YSPH study provides new insights into colorectal cancer

A surge in colorectal cancer among people under 50 in the United States has both doctors and the cancer research community deeply concerned.

A new study led by researchers at the Yale School of Public Health (YSPH) may provide important insights.

The study, published in Free Radical Biology and Medicine, identified stark biological differences between tumors found in younger and older adults with colorectal cancer—discoveries that may help explain the rise in colorectal cancer among people under 50 and pave the way for more tailored treatment strategies.

The research is the first comprehensive metabolomic comparison of early-onset colorectal cancer and late-onset colorectal cancer using tumor tissue matched to normal adjacent tissue. In the study, the researchers identified key metabolic and genetic patterns that differ significantly by age group—suggesting that tumors in younger adults may develop and grow through distinct biochemical pathways.

“The tumors from early-onset patients seem to have a different biology,” said Dr. Oladimeji Aladelokun, PhD, a post-doctoral assistant at YSPH and contributing author of the study. The researchers caution that more investigation is needed to fully understand the metabolic nuances of tumor tissues in early-onset and late-onset colorectal cancer patients.

Colorectal cancer is the third most commonly diagnosed cancer and the third leading cause of cancer death among men and women in the U.S. Early-onset colorectal cancer—termed “early” because it occurs in people younger than 50—is particularly deadly, and rates are increasing around the world. Since the mid-1990s, the number of colorectal cancer cases in the U.S. has consistently increased by about 2% per year in people aged 20-39. The American Cancer Society estimates that there will 154,000 new cases of colorectal cancer in the U.S. in 2025, with one in every five people diagnosed under age 55.

Scientists have cited multiple factors as possible reasons for the increased diagnoses. Obesity, alcohol use, lack of exercise, and an increase in consumption of ultra processed foods have all been referenced as possible contributors to the disease. Researchers are also looking into whether genetics and disruptions in gut bacteria may play a role in tumor progression.

The Yale study took a fresh tack—focusing specifically on metabolites and the biology of early onset colorectal cancer tumors. “We wanted to use the metabolomics technologies in our lab to really improve our understanding of the biology of these tumors that are impacting younger people,” said Dr. Caroline Johnson, PhD, an associate professor of epidemiology (environmental health sciences) at YSPH and the study’s senior author.

Dr. Johnson is an expert in metabolomics, which is the study of metabolites, the small molecules that are a key part of human metabolism, and vital for creating energy. Using technologies such as mass spectrometry and nuclear magnetic resonance imaging, metabolomics has identified biomarkers for disease, advanced personalized medicine, and improved food safety.

Dr.
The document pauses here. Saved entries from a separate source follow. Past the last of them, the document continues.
### config.mk
export PLATFORM = sky130hd
export DESIGN_NAME = tf_regbank
export DESIGN_NICKNAME = d
export VERILOG_FILES = /design/src/rtl/tf_pkg.sv /design/src/rtl/tf_shadow_reg.sv /design/src/rtl/tf_status_ctrl.sv /design/src/rtl/tf_regbank.sv
export SDC_FILE = /design/constraint.sdc
export NUM_CORES = 1
export LEC_CHECK = 0
export ABC_AREA = 0
export ABC_CLOCK_PERIOD_IN_PS = 3150
export BUFFER_PORTS_ARGS = -buffer_cell sky130_fd_sc_hd__buf_2
export CORE_MARGIN = 5
export CORE_UTILIZATION = 38
export DETAILED_ROUTE_END_ITERATION = 7
export GPL_TIMING_DRIVEN = 0
export SYNTH_ARGS = -nofsm -noshare
export SYNTH_HDL_FRONTEND = slang
export SYNTH_SLANG_ARGS = --single-unit
export TNS_END_PERCENT = 50
### constraint.sdc
create_clock -name clk -period 3.15 [get_ports clk]
set_clock_uncertainty 0.1 [all_clocks]
set_input_delay 0.63 -clock clk [delete_from_list [all_inputs] [get_ports clk]]
set_output_delay 0.63 -clock clk [all_outputs]
set_load 0.1 [all_outputs]
### src/rtl/tf_pkg.sv
package tf_pkg;
  localparam int AW = 4;
  localparam int DW = 8;
  localparam logic [AW-1:0] ADR_FEAT = 4'd1;
  localparam logic [AW-1:0] ADR_CNT  = 4'd2;
  localparam logic [AW-1:0] ADR_LBAL = 4'd3;
  localparam logic [AW-1:0] ADR_LBAM = 4'd4;
  localparam logic [AW-1:0] ADR_LBAH = 4'd5;
  localparam logic [AW-1:0] ADR_DH   = 4'd6;
  localparam logic [AW-1:0] ADR_CMD  = 4'd7;
  localparam logic [AW-1:0] ADR_CTL  = 4'd8;
  localparam logic [AW-1:0] ADR_DADR = 4'd9;
  localparam int NSHADOW = 4;
  localparam logic [DW-1:0] STAT_LOAD_MASK = 8'h3D;
  localparam logic [DW-1:0] ERR_LOAD_MASK  = 8'hD5;
  localparam logic [DW-1:0] STAT_BUSY_VAL  = 8'h80;
endpackage

### src/rtl/tf_shadow_reg.sv
module tf_shadow_reg #(
  parameter int W = 8
) (
  input  logic         clk,
  input  logic         rst_n,
  input  logic         clr,
  input  logic         host_we,
  input  logic [W-1:0] host_d,
  input  logic         dev_we,
  input  logic [W-1:0] dev_d,
  input  logic         sel_prev,
  output logic [W-1:0] rd_val,
  output logic [W-1:0] cur_val
);
  logic [W-1:0] cur_q, prev_q;

  always_ff @(posedge clk or negedge rst_n) begin
    if (!rst_n) begin
      cur_q  <= '0;
      prev_q <= '0;
    end else if (clr) begin
      cur_q  <= '0;
      prev_q <= '0;
    end else if (dev_we) begin
      cur_q <= dev_d;
    end else if (host_we) begin
      prev_q <= cur_q;
      cur_q  <= host_d;
    end
  end

  assign rd_val  = sel_prev ? prev_q : cur_q;
  assign cur_val = cur_q;

  AST_SHADOW_SHIFT: assert property (@(posedge clk) disable iff (!rst_n)
    (host_we && !clr && !dev_we) |=> (prev_q == $past(cur_q)));
endmodule

### src/rtl/tf_status_ctrl.sv
module tf_status_ctrl
  import tf_pkg::*;
(
  input  logic          clk,
  input  logic          rst_n,
  input  logic          dc_we,
  input  logic          dc_hob,
  input  logic          dc_srst,
  input  logic          dc_nien,
  input  logic          cb_we,
  input  logic          cmd_we,
  input  logic [DW-1:0] cmd_d,
  input  logic          stat_rd,
  input  logic          dev_ready,
  input  logic          dev_post,
  input  logic [DW-1:0] dev_stat,
  input  logic [DW-1:0] dev_err,
  output logic          bsy,
  output logic          srst,
  output logic          hob,
  output logic          irq,
  output logic          post_acc,
  output logic [DW-1:0] stat_val,
  output logic [DW-1:0] err_val,
  output logic          cmd_valid,
  output logic [DW-1:0] cmd_code
);
  logic          nien_q, pend_q, rdy_q;
  logic [DW-1:0] stat_q, err_q;

  assign post_acc = dev_post && bsy && !srst;

  always_ff @(posedge clk or negedge rst_n) begin
    if (!rst_n) begin
      hob       <= 1'b0;
      srst      <= 1'b0;
      nien_q    <= 1'b0;
      bsy       <= 1'b0;
      pend_q    <= 1'b0;
      rdy_q     <= 1'b0;
      stat_q    <= '0;
      err_q     <= '0;
      cmd_valid <= 1'b0;
      cmd_code  <= '0;
    end else begin
      rdy_q     <= dev_ready;
      cmd_valid <= 1'b0;
      if (dc_we) begin
        hob    <= dc_hob;
        srst   <= dc_srst;
        nien_q <= dc_nien;
      end else if (cb_we) begin
        hob <= 1'b0;
      end
      if (srst) begin
        bsy    <= 1'b0;
        pend_q <= 1'b0;
        stat_q <= '0;
        err_q  <= '0;
      end else if (post_acc) begin
        bsy    <= 1'b0;
        pend_q <= 1'b1;
        stat_q <= dev_stat & STAT_LOAD_MASK;
        err_q  <= dev_err & ERR_LOAD_MASK;
      end else if (cmd_we) begin
        bsy       <= 1'b1;
        pend_q    <= 1'b0;
        cmd_valid <= 1'b1;
        cmd_code  <= cmd_d;
      end else if (stat_rd) begin
        pend_q <= 1'b0;
      end
    end
  end

  assign stat_val = bsy ? STAT_BUSY_VAL : ({1'b0, rdy_q, 6'b0} | stat_q);
  assign err_val  = err_q;
  assign irq      = pend_q && !nien_q;

  AST_HOB_AUTOCLR: assert property (@(posedge clk) disable iff (!rst_n)
    (cb_we && !dc_we) |=> !hob);
  AST_CMD_SETS_BUSY: assert property (@(posedge clk) disable iff (!rst_n)
    cmd_we |=> (bsy && !pend_q && cmd_valid));
  AST_POST_RAISES: assert property (@(posedge clk) disable iff (!rst_n)
    post_acc |=> (!bsy && pend_q));
  AST_PEND_HOLDS: assert property (@(posedge clk) disable iff (!rst_n)
    (pend_q && !stat_rd && !cmd_we && !srst) |=> pend_q);
  AST_SRST_IDLE: assert property (@(posedge clk) disable iff (!rst_n)
    srst |=> (!bsy && !pend_q));
endmodule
Johnson’s team analyzed frozen tumor tissue collected between 1991 and 2001. They examined metabolic differences in normal tissue compared to tumor tissue and also compared tissue from patients with early-onset and late-onset colorectal cancer. The team found that 91 metabolites were significantly altered between normal tissue and colorectal cancer tumor tissue. Of these, only one metabolite—homovanillic acid—a molecule produced during the breakdown of dopamine—was uniquely decreased in early-onset tumors. Dopamine levels are used clinically to screen for several kinds of cancerous tumors.
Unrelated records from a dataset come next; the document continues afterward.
**src/rtl/scl_timing_pkg.sv**
```systemverilog
package scl_timing_pkg;

   typedef enum logic [2:0] {
      PH_IDLE  = 3'd0,
      PH_SETUP = 3'd1,
      PH_LOW   = 3'd2,
      PH_WAIT  = 3'd3,
      PH_HIGH  = 3'd4
   } scl_phase_e;

   function automatic int unsigned max2(input int unsigned a, input int unsigned b);
      return (a > b) ? a : b;
   endfunction

endpackage

```
**src/rtl/scl_clk_regs.sv**
```systemverilog
module scl_clk_regs #(
   parameter int unsigned ADDR_W        = 8,
   parameter int unsigned DATA_W        = 32,
   parameter int unsigned CDF_W         = 3,
   parameter int unsigned SCGD_W        = 6,
   parameter int unsigned SCGD_LSB      = 3,
   parameter int unsigned FBS_W         = 4,
   parameter int unsigned FBS_EXTRA     = 2,
   parameter int unsigned CNT_W         = 9,
   parameter int unsigned CCR_OFFSET    = 'h18,
   parameter int unsigned FBS_OFFSET    = 'h38,
   parameter int unsigned HAS_FIRST_BIT = 1
) (
   input  logic              clk_i,
   input  logic              rst_ni,
   input  logic              wr_en_i,
   input  logic [ADDR_W-1:0] wr_addr_i,
   input  logic [DATA_W-1:0] wr_data_i,
   input  logic [ADDR_W-1:0] rd_addr_i,
   output logic [DATA_W-1:0] rd_data_o,
   output logic [CDF_W-1:0]  cdf_o,
   output logic [SCGD_W-1:0] scgd_o,
   output logic [CNT_W-1:0]  setup_ticks_o
);

   localparam logic [ADDR_W-1:0] CCR_A = ADDR_W'(CCR_OFFSET);
   localparam logic [ADDR_W-1:0] FBS_A = ADDR_W'(FBS_OFFSET);

   if (CDF_W > SCGD_LSB) begin : g_chk_cdf
      $error("divider field overlaps period field");
   end
   if (DATA_W < SCGD_LSB + SCGD_W || DATA_W < FBS_W) begin : g_chk_data
      $error("data bus narrower than register fields");
   end
   if (CCR_OFFSET == FBS_OFFSET) begin : g_chk_addr
      $error("register offsets collide");
   end
   if (FBS_EXTRA < 1) begin : g_chk_extra
      $error("setup interval must be at least one tick");
   end

   logic [CDF_W-1:0]  cdf_q;
   logic [SCGD_W-1:0] scgd_q;
   logic [FBS_W-1:0]  fbs_q;
   logic              ccr_hit, fbs_hit;
   logic              unused_wdata;

   assign ccr_hit      = wr_en_i && (wr_addr_i == CCR_A);
   assign fbs_hit      = wr_en_i && (wr_addr_i == FBS_A);
   assign unused_wdata = ^wr_data_i;

   always_ff @(posedge clk_i or negedge rst_ni) begin
      if (!rst_ni) begin
         cdf_q  <= '0;
         scgd_q <= '0;
      end else if (ccr_hit) begin
         cdf_q  <= wr_data_i[CDF_W-1:0];
         scgd_q <= wr_data_i[SCGD_LSB +: SCGD_W];
      end
   end

   if (HAS_FIRST_BIT != 0) begin : g_fbs
      always_ff @(posedge clk_i or negedge rst_ni) begin
         if (!rst_ni)      fbs_q <= '0;
         else if (fbs_hit) fbs_q <= wr_data_i[FBS_W-1:0];
      end
      assign setup_ticks_o = CNT_W'(fbs_q) + CNT_W'(FBS_EXTRA);
   end else begin : g_no_fbs
      assign fbs_q         = '0;
      assign setup_ticks_o = CNT_W'(1);
   end

   always_comb begin
      rd_data_o = '0;
      if (rd_addr_i == CCR_A) begin
         rd_data_o[CDF_W-1:0]           = cdf_q;
         rd_data_o[SCGD_LSB +: SCGD_W]  = scgd_q;
      end else if (rd_addr_i == FBS_A) begin
         rd_data_o[FBS_W-1:0]           = fbs_q;
      end
   end

   assign cdf_o  = cdf_q;
   assign scgd_o = scgd_q;

endmodule

```
**src/rtl/scl_prescaler.sv**
```systemverilog
module scl_prescaler #(
   parameter int unsigned CDF_W = 3
) (
   input  logic             clk_i,
   input  logic             rst_ni,
   input  logic             run_i,
   input  logic             restart_i,
   input  logic [CDF_W-1:0] cdf_i,
   output logic             tick_o
);

   if (CDF_W < 1) begin : g_chk_w
      $error("divider field needs at least one bit");
   end

   logic [CDF_W-1:0] pre_q;
   logic             at_limit;

   assign at_limit = (pre_q >= cdf_i);
   assign tick_o   = run_i && at_limit;

   always_ff @(posedge clk_i or negedge rst_ni) begin
      if (!rst_ni)                pre_q <= '0;
      else if (!run_i || restart_i) pre_q <= '0;
      else if (at_limit)          pre_q <= '0;
      else                        pre_q <= pre_q + 1'b1;
   end

   // with a non-zero divider two ticks never sit in adjacent cycles
   p_tick_gap_r3: assert property (@(posedge clk_i) disable iff (!rst_ni)
      (tick_o && cdf_i != '0) |=> (!tick_o || cdf_i == '0));

endmodule

```
**src/rtl/scl_phase_fsm.sv**
```systemverilog
module scl_phase_fsm
   import scl_timing_pkg::*;
#(
   parameter int unsigned SCGD_W     = 6,
   parameter int unsigned CNT_W      = 9,
   parameter int unsigned BASE_TICKS = 20,
   parameter int unsigned STEP_TICKS = 8
) (
   input  logic              clk_i,
   input  logic              rst_ni,
   input  logic              en_i,
   input  logic              tick_i,
   input  logic              scl_hi_i,
   input  logic [SCGD_W-1:0] scgd_i,
   input  logic [CNT_W-1:0]  setup_ticks_i,
   output logic              run_o,
   output logic              restart_o,
   output logic              scl_oe_o,
   output logic              fall_stb_o,
   output logic              high_stb_o,
   output logic              sda_chg_o,
   output logic              sda_smp_o
);

   localparam int unsigned BASE_HALF = BASE_TICKS / 2;
   localparam int unsigned STEP_HALF = STEP_TICKS / 2;

   if ((BASE_TICKS % 2) != 0 || (STEP_TICKS % 2) != 0) begin : g_chk_even
      $error("base and step counts must be even");
   end
   if (BASE_TICKS < 8) begin : g_chk_base
      $error("base count too small for mid-phase strobes");
   end

   scl_phase_e       state_q, state_d;
   logic [CNT_W-1:0] cnt_q, cnt_d, half, mid;
   logic             fall_d, high_d, chg_d, smp_d;
   logic             fall_q, high_q, chg_q, smp_q;

   assign half = CNT_W'(BASE_HALF) + CNT_W'(STEP_HALF) * CNT_W'(scgd_i);
   assign mid  = half >> 1;

   always_comb begin
      state_d   = state_q;
      cnt_d     = cnt_q;
      fall_d    = 1'b0;
      high_d    = 1'b0;
      chg_d     = 1'b0;
      smp_d     = 1'b0;
      restart_o = 1'b0;
      unique case (state_q)
         PH_IDLE: begin
            state_d = PH_SETUP;
            cnt_d   = '0;
         end
         PH_SETUP: begin
            if (tick_i) begin
               if (cnt_q >= setup_ticks_i - 1'b1) begin
                  state_d = PH_LOW;
                  cnt_d   = '0;
                  fall_d  = 1'b1;
               end else begin
                  cnt_d = cnt_q + 1'b1;
               end
            end
         end
         PH_LOW: begin
            if (tick_i) begin
               chg_d = (cnt_q == mid);
               if (cnt_q >= half - 1'b1) begin
                  state_d = PH_WAIT;
                  cnt_d   = '0;
               end else begin
                  cnt_d = cnt_q + 1'b1;
               end
            end
         end
         PH_WAIT: begin
            if (scl_hi_i) begin
               state_d   = PH_HIGH;
               cnt_d     = '0;
               high_d    = 1'b1;
               restart_o = 1'b1;
            end
         end
         PH_HIGH: begin
            if (tick_i) begin
               smp_d = (cnt_q == mid);
               if (cnt_q >= half - 1'b1) begin
                  state_d = PH_LOW;
                  cnt_d   = '0;
                  fall_d  = 1'b1;
               end else begin
                  cnt_d = cnt_q + 1'b1;
               end
            end
         end
         default: begin
            state_d = PH_IDLE;
            cnt_d   = '0;
         end
      endcase
      if (!en_i) begin
         state_d   = PH_IDLE;
         cnt_d     = '0;
         fall_d    = 1'b0;
         high_d    = 1'b0;
         chg_d     = 1'b0;
         smp_d     = 1'b0;
         restart_o = 1'b0;
      end
   end

   always_ff @(posedge clk_i or negedge rst_ni) begin
      if (!rst_ni) begin
         state_q <= PH_IDLE;
         cnt_q   <= '0;
         fall_q  <= 1'b0;
         high_q  <= 1'b0;
         chg_q   <= 1'b0;
         smp_q   <= 1'b0;
      end else begin
         state_q <= state_d;
         cnt_q   <= cnt_d;
         fall_q  <= fall_d;
         high_q  <= high_d;
         chg_q   <= chg_d;
         smp_q   <= smp_d;
      end
   end

   assign run_o      = en_i && (state_q != PH_IDLE);
   assign scl_oe_o   = (state_q == PH_LOW);
   assign fall_stb_o = fall_q;
   assign high_stb_o = high_q;
   assign sda_chg_o  = chg_q;
   assign sda_smp_o  = smp_q;

   // SCL going low is always marked by the fall strobe
   p_fall_marks_low_r8: assert property (@(posedge clk_i) disable iff (!rst_ni)
      $rose(scl_oe_o) |-> fall_stb_o);

   // SCL is only pulled low as the result of a tick
   p_low_after_tick_r4: assert property (@(posedge clk_i) disable iff (!rst_ni)
      $rose(scl_oe_o) |-> $past(tick_i));

   // no high count starts while the synchronized line reads low
   p_high_needs_scl_r5: assert property (@(posedge clk_i) disable iff (!rst_ni)
      !scl_hi_i |=> !high_stb_o);

   // disabling releases SCL and silences every strobe
   p_released_when_off_r9: assert property (@(posedge clk_i) disable iff (!rst_ni)
      !en_i |=> (!scl_oe_o && !fall_stb_o && !high_stb_o && !sda_chg_o && !sda_smp_o));

   // strobes never overlap
   p_one_strobe_r7: assert property (@(posedge clk_i) disable iff (!rst_ni)
      $onehot0({fall_stb_o, high_stb_o, sda_chg_o, sda_smp_o}));

endmodule

```
**src/rtl/scl_timing_gen.sv**
```systemverilog
module scl_timing_gen
   import scl_timing_pkg::*;
#(
   parameter int unsigned ADDR_W        = 8,
   parameter int unsigned DATA_W        = 32,
   parameter int unsigned CDF_W         = 3,
   parameter int unsigned SCGD_W        = 6,
   parameter int unsigned SCGD_LSB      = 3,
   parameter int unsigned FBS_W         = 4,
   parameter int unsigned FBS_EXTRA     = 2,
   parameter int unsigned BASE_TICKS    = 20,
   parameter int unsigned STEP_TICKS    = 8,
   parameter int unsigned CCR_OFFSET    = 'h18,
   parameter int unsigned FBS_OFFSET    = 'h38,
   parameter int unsigned HAS_FIRST_BIT = 1,
   parameter int unsigned SYNC_STAGES   = 2
) (
   input  logic              clk_i,
   input  logic              rst_ni,
   input  logic              en_i,
   input  logic              wr_en_i,
   input  logic [ADDR_W-1:0] wr_addr_i,
   input  logic [DATA_W-1:0] wr_data_i,
   input  logic [ADDR_W-1:0] rd_addr_i,
   output logic [DATA_W-1:0] rd_data_o,
   input  logic              scl_i,
   output logic              scl_oe_o,
   output logic              fall_stb_o,
   output logic              high_stb_o,
   output logic              sda_chg_o,
   output logic              sda_smp_o
);

   localparam int unsigned HALF_MAX  = (BASE_TICKS + STEP_TICKS * ((1 << SCGD_W) - 1)) / 2;
   localparam int unsigned SETUP_MAX = ((1 << FBS_W) - 1) + FBS_EXTRA;
   localparam int unsigned CNT_W     = $clog2(max2(HALF_MAX, SETUP_MAX) + 1);

   logic [CDF_W-1:0]  cdf;
   logic [SCGD_W-1:0] scgd;
   logic [CNT_W-1:0]  setup_ticks;
   logic              tick, run, restart, scl_hi;

   if (SYNC_STAGES == 0) begin : g_nosync
      assign scl_hi = scl_i;
   end else begin : g_sync
      logic [SYNC_STAGES-1:0] sync_q;
      always_ff @(posedge clk_i or negedge rst_ni) begin
         if (!rst_ni) begin
            sync_q <= '1;
         end else begin
            sync_q[0] <= scl_i;
            for (int i = 1; i < SYNC_STAGES; i++) sync_q[i] <= sync_q[i-1];
         end
      end
      assign scl_hi = sync_q[SYNC_STAGES-1];
   end

   scl_clk_regs #(
      .ADDR_W(ADDR_W), .DATA_W(DATA_W), .CDF_W(CDF_W), .SCGD_W(SCGD_W),
      .SCGD_LSB(SCGD_LSB), .FBS_W(FBS_W), .FBS_EXTRA(FBS_EXTRA), .CNT_W(CNT_W),
      .CCR_OFFSET(CCR_OFFSET), .FBS_OFFSET(FBS_OFFSET), .HAS_FIRST_BIT(HAS_FIRST_BIT)
   ) i_regs (
      .clk_i(clk_i), .rst_ni(rst_ni), .wr_en_i(wr_en_i), .wr_addr_i(wr_addr_i),
      .wr_data_i(wr_data_i), .rd_addr_i(rd_addr_i), .rd_data_o(rd_data_o),
      .cdf_o(cdf), .scgd_o(scgd), .setup_ticks_o(setup_ticks)
   );

   scl_prescaler #(.CDF_W(CDF_W)) i_pre (
      .clk_i(clk_i), .rst_ni(rst_ni), .run_i(run), .restart_i(restart),
      .cdf_i(cdf), .tick_o(tick)
   );

   scl_phase_fsm #(
      .SCGD_W(SCGD_W), .CNT_W(CNT_W), .BASE_TICKS(BASE_TICKS), .STEP_TICKS(STEP_TICKS)
   ) i_fsm (
      .clk_i(clk_i), .rst_ni(rst_ni), .en_i(en_i), .tick_i(tick), .scl_hi_i(scl_hi),
      .scgd_i(scgd), .setup_ticks_i(setup_ticks), .run_o(run), .restart_o(restart),
      .scl_oe_o(scl_oe_o), .fall_stb_o(fall_stb_o), .high_stb_o(high_stb_o),
      .sda_chg_o(sda_chg_o), .sda_smp_o(sda_smp_o)
   );

endmodule

```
“Right now, we don’t know if homovanillic acid has any direct effect on the colon or colon cancer, but it could potentially be a marker for disruption to dopamine metabolism,” Dr. Johnson said.

In another key finding, the researchers discovered that levels of a protein called PD-L1, a common target of cancer immunotherapies, were significantly lower in early-onset tumors but unchanged in late-onset cancers. Lower PD-L1 expression could indicate that early-onset colorectal cancer tumors create a more immunosuppressive environment, potentially influencing how well younger patients respond to immunotherapy.

Dr. Johnson’s lab plans to further investigate the dopamine pathway to determine how it may be altered in early-onset colorectal cancer. The lab is collecting samples at Yale New Haven Hospital to test if their findings are consistent across a larger cohort of patients. They also hope to validate their findings, not just in tumor tissue, but in blood samples.

The research is unique, Johnson said, because finding frozen tumor tissues for study is extremely difficult. “Normally in pathology, they’ll take the tumor and put it into paraffin, but in order to look at metabolites, you need to have the tumors frozen,” she said. “It's actually quite hard to find biobanks that have frozen tissue.”